§ **PROBLEM TO SOLVE**
Could you copy every line of the data that contains "cell"?

§ **AVAILABLE DATA**
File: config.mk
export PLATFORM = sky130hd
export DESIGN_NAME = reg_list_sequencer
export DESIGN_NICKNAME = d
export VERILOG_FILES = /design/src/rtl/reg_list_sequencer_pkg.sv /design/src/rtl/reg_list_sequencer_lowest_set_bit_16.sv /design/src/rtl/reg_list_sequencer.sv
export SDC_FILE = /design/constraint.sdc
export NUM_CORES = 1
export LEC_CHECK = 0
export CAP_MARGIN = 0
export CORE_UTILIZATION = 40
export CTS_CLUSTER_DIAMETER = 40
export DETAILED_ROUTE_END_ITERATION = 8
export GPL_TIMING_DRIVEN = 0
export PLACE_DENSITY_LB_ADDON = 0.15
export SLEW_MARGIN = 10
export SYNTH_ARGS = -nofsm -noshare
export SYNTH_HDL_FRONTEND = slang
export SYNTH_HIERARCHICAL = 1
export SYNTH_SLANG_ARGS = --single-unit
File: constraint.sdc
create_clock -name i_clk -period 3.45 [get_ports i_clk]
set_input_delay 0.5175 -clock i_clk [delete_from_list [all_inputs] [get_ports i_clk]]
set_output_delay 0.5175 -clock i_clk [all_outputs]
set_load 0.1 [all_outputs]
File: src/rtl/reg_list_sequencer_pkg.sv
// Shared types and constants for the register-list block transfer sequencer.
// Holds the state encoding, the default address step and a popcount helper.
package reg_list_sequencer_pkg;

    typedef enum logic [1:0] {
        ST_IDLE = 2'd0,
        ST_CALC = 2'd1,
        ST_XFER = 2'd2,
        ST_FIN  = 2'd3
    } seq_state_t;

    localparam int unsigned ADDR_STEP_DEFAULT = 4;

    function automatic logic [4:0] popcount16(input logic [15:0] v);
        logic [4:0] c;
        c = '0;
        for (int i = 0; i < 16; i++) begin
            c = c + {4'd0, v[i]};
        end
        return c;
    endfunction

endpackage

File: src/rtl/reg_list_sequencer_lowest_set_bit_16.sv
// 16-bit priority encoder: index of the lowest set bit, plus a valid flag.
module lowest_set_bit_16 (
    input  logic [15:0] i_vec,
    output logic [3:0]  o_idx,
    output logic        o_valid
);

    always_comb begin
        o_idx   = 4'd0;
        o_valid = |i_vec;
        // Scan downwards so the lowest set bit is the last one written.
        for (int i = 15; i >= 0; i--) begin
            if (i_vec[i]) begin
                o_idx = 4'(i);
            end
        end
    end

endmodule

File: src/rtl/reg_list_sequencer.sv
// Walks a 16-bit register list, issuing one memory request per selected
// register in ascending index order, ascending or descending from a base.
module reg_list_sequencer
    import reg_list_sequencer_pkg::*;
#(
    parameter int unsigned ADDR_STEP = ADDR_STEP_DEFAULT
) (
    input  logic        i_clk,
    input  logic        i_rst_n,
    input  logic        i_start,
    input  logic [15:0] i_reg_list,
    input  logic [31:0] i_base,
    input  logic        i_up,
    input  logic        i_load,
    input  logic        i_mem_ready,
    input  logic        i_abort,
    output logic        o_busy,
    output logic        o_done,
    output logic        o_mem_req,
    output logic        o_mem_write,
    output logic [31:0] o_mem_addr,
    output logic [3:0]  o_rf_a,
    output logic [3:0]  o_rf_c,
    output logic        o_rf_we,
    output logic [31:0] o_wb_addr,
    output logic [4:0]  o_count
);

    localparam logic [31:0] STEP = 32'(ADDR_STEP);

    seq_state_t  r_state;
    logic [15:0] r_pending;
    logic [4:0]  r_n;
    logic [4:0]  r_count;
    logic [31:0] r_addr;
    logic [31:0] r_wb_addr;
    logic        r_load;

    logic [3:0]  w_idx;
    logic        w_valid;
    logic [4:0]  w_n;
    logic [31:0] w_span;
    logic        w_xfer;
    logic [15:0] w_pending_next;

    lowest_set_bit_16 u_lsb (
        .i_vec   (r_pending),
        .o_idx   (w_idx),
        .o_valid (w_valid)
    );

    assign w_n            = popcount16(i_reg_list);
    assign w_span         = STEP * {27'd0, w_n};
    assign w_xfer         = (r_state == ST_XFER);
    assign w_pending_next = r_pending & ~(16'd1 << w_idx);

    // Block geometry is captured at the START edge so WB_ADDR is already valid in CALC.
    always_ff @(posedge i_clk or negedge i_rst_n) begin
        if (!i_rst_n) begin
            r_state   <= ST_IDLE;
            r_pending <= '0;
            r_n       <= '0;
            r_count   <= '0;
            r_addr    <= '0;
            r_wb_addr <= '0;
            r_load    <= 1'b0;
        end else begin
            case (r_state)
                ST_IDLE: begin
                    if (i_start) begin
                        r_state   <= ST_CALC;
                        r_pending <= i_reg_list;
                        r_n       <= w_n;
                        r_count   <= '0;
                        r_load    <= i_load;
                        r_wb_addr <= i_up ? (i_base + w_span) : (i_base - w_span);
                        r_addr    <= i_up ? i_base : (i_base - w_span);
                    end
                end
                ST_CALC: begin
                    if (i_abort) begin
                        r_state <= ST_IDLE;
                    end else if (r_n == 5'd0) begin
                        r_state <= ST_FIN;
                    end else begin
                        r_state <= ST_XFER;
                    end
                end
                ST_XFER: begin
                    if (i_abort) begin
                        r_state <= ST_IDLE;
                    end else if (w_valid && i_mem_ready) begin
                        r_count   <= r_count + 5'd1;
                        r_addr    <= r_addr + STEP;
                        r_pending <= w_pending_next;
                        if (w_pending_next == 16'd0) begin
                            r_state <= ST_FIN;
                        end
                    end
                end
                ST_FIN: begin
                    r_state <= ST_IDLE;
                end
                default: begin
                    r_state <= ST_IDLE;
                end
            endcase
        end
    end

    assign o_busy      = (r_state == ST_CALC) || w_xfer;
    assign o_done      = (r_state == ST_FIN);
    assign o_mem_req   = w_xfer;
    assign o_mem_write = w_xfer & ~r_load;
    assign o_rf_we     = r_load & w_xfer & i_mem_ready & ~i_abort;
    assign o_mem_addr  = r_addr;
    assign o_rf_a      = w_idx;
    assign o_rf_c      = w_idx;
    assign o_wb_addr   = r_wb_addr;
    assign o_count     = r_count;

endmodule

...

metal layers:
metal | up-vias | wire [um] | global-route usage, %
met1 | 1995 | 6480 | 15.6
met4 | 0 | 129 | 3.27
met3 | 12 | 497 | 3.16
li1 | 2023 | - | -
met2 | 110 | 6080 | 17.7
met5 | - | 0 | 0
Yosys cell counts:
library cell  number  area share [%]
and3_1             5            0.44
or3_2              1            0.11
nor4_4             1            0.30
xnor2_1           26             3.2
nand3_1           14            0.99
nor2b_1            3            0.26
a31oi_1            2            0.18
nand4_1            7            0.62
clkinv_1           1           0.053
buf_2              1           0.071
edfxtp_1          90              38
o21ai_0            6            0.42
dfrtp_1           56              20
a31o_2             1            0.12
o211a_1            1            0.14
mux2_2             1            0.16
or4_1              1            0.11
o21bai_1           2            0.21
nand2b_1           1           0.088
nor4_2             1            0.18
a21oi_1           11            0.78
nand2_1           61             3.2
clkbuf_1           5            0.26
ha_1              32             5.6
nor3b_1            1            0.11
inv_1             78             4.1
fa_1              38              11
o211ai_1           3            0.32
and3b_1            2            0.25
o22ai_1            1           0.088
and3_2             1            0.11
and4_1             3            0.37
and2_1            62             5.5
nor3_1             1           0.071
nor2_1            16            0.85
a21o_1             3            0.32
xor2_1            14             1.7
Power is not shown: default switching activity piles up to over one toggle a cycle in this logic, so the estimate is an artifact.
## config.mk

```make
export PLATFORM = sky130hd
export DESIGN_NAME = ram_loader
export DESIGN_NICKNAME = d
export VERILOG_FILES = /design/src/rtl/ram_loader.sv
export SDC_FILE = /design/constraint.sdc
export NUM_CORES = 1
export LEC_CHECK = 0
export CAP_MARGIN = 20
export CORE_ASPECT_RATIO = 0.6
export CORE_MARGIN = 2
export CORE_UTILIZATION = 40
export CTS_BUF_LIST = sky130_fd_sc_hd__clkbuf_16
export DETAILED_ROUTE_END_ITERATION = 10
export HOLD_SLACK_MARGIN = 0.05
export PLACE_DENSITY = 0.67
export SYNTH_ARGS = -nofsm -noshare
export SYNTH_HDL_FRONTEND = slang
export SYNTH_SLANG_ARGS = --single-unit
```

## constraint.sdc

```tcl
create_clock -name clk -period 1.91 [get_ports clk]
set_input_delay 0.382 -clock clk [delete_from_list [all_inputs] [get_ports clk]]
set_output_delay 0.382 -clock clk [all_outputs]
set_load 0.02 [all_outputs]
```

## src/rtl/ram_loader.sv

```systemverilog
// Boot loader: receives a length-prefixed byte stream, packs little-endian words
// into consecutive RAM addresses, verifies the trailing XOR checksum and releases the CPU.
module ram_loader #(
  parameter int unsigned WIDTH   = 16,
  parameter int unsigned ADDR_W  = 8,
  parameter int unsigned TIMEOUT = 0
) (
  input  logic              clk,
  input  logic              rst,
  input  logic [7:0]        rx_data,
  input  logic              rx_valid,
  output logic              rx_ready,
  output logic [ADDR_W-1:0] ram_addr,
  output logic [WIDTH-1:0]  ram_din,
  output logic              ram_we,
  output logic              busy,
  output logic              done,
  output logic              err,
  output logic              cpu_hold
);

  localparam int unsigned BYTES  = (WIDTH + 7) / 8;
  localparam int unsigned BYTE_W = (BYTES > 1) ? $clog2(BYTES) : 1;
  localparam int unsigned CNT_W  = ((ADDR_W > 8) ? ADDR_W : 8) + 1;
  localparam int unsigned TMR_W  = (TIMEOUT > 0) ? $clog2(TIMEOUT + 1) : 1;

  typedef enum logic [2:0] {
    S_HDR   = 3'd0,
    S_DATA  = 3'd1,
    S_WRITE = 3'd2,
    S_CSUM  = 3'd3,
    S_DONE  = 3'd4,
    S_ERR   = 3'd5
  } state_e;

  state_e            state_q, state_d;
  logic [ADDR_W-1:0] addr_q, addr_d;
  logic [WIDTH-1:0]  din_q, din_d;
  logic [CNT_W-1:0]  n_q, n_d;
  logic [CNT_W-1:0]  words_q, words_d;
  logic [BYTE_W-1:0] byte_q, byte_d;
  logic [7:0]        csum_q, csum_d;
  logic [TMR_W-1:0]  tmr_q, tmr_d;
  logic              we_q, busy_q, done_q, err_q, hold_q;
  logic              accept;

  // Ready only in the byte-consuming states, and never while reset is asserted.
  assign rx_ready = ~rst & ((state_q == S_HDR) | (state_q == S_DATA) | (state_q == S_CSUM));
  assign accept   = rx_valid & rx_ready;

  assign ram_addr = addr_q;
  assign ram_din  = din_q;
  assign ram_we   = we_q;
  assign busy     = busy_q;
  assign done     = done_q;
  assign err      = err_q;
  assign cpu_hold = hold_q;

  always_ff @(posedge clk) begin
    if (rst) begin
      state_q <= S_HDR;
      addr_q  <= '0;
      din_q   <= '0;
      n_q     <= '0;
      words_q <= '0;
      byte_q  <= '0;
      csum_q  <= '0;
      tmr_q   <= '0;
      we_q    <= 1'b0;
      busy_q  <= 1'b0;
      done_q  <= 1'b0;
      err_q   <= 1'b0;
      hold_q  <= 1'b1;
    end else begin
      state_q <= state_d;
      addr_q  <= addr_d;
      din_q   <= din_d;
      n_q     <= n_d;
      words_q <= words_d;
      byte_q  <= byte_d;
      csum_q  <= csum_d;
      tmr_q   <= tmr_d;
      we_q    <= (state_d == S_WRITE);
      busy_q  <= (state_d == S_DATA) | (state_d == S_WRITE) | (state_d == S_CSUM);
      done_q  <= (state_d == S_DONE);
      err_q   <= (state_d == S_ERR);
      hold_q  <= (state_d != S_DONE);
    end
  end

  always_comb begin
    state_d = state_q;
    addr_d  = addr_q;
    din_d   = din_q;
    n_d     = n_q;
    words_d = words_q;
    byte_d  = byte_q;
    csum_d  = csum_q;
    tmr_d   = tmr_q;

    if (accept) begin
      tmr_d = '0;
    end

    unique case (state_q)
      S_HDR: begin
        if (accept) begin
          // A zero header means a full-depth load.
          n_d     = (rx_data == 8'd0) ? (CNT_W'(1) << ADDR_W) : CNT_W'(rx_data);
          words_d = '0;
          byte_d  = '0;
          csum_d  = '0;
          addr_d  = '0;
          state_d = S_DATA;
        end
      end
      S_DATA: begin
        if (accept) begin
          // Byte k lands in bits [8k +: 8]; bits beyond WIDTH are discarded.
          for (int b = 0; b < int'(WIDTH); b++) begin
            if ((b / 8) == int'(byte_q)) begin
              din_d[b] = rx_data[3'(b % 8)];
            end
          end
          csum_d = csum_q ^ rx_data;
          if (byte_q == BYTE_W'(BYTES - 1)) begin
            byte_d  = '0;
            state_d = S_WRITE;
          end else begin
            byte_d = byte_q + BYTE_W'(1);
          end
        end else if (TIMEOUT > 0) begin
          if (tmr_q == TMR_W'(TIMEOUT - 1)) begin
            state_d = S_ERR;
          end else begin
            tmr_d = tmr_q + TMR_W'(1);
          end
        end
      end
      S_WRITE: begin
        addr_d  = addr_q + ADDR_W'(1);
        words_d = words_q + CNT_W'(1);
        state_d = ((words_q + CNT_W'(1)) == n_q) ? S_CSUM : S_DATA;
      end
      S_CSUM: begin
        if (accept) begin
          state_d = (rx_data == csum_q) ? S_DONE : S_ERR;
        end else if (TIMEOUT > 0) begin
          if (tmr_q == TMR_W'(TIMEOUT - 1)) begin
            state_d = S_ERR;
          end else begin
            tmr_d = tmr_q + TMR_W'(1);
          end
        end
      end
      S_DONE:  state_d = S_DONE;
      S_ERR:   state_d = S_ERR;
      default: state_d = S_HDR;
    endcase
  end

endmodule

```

§ **EXERCISE RESULT**
Yosys cell counts:
library cell  number  area share [%]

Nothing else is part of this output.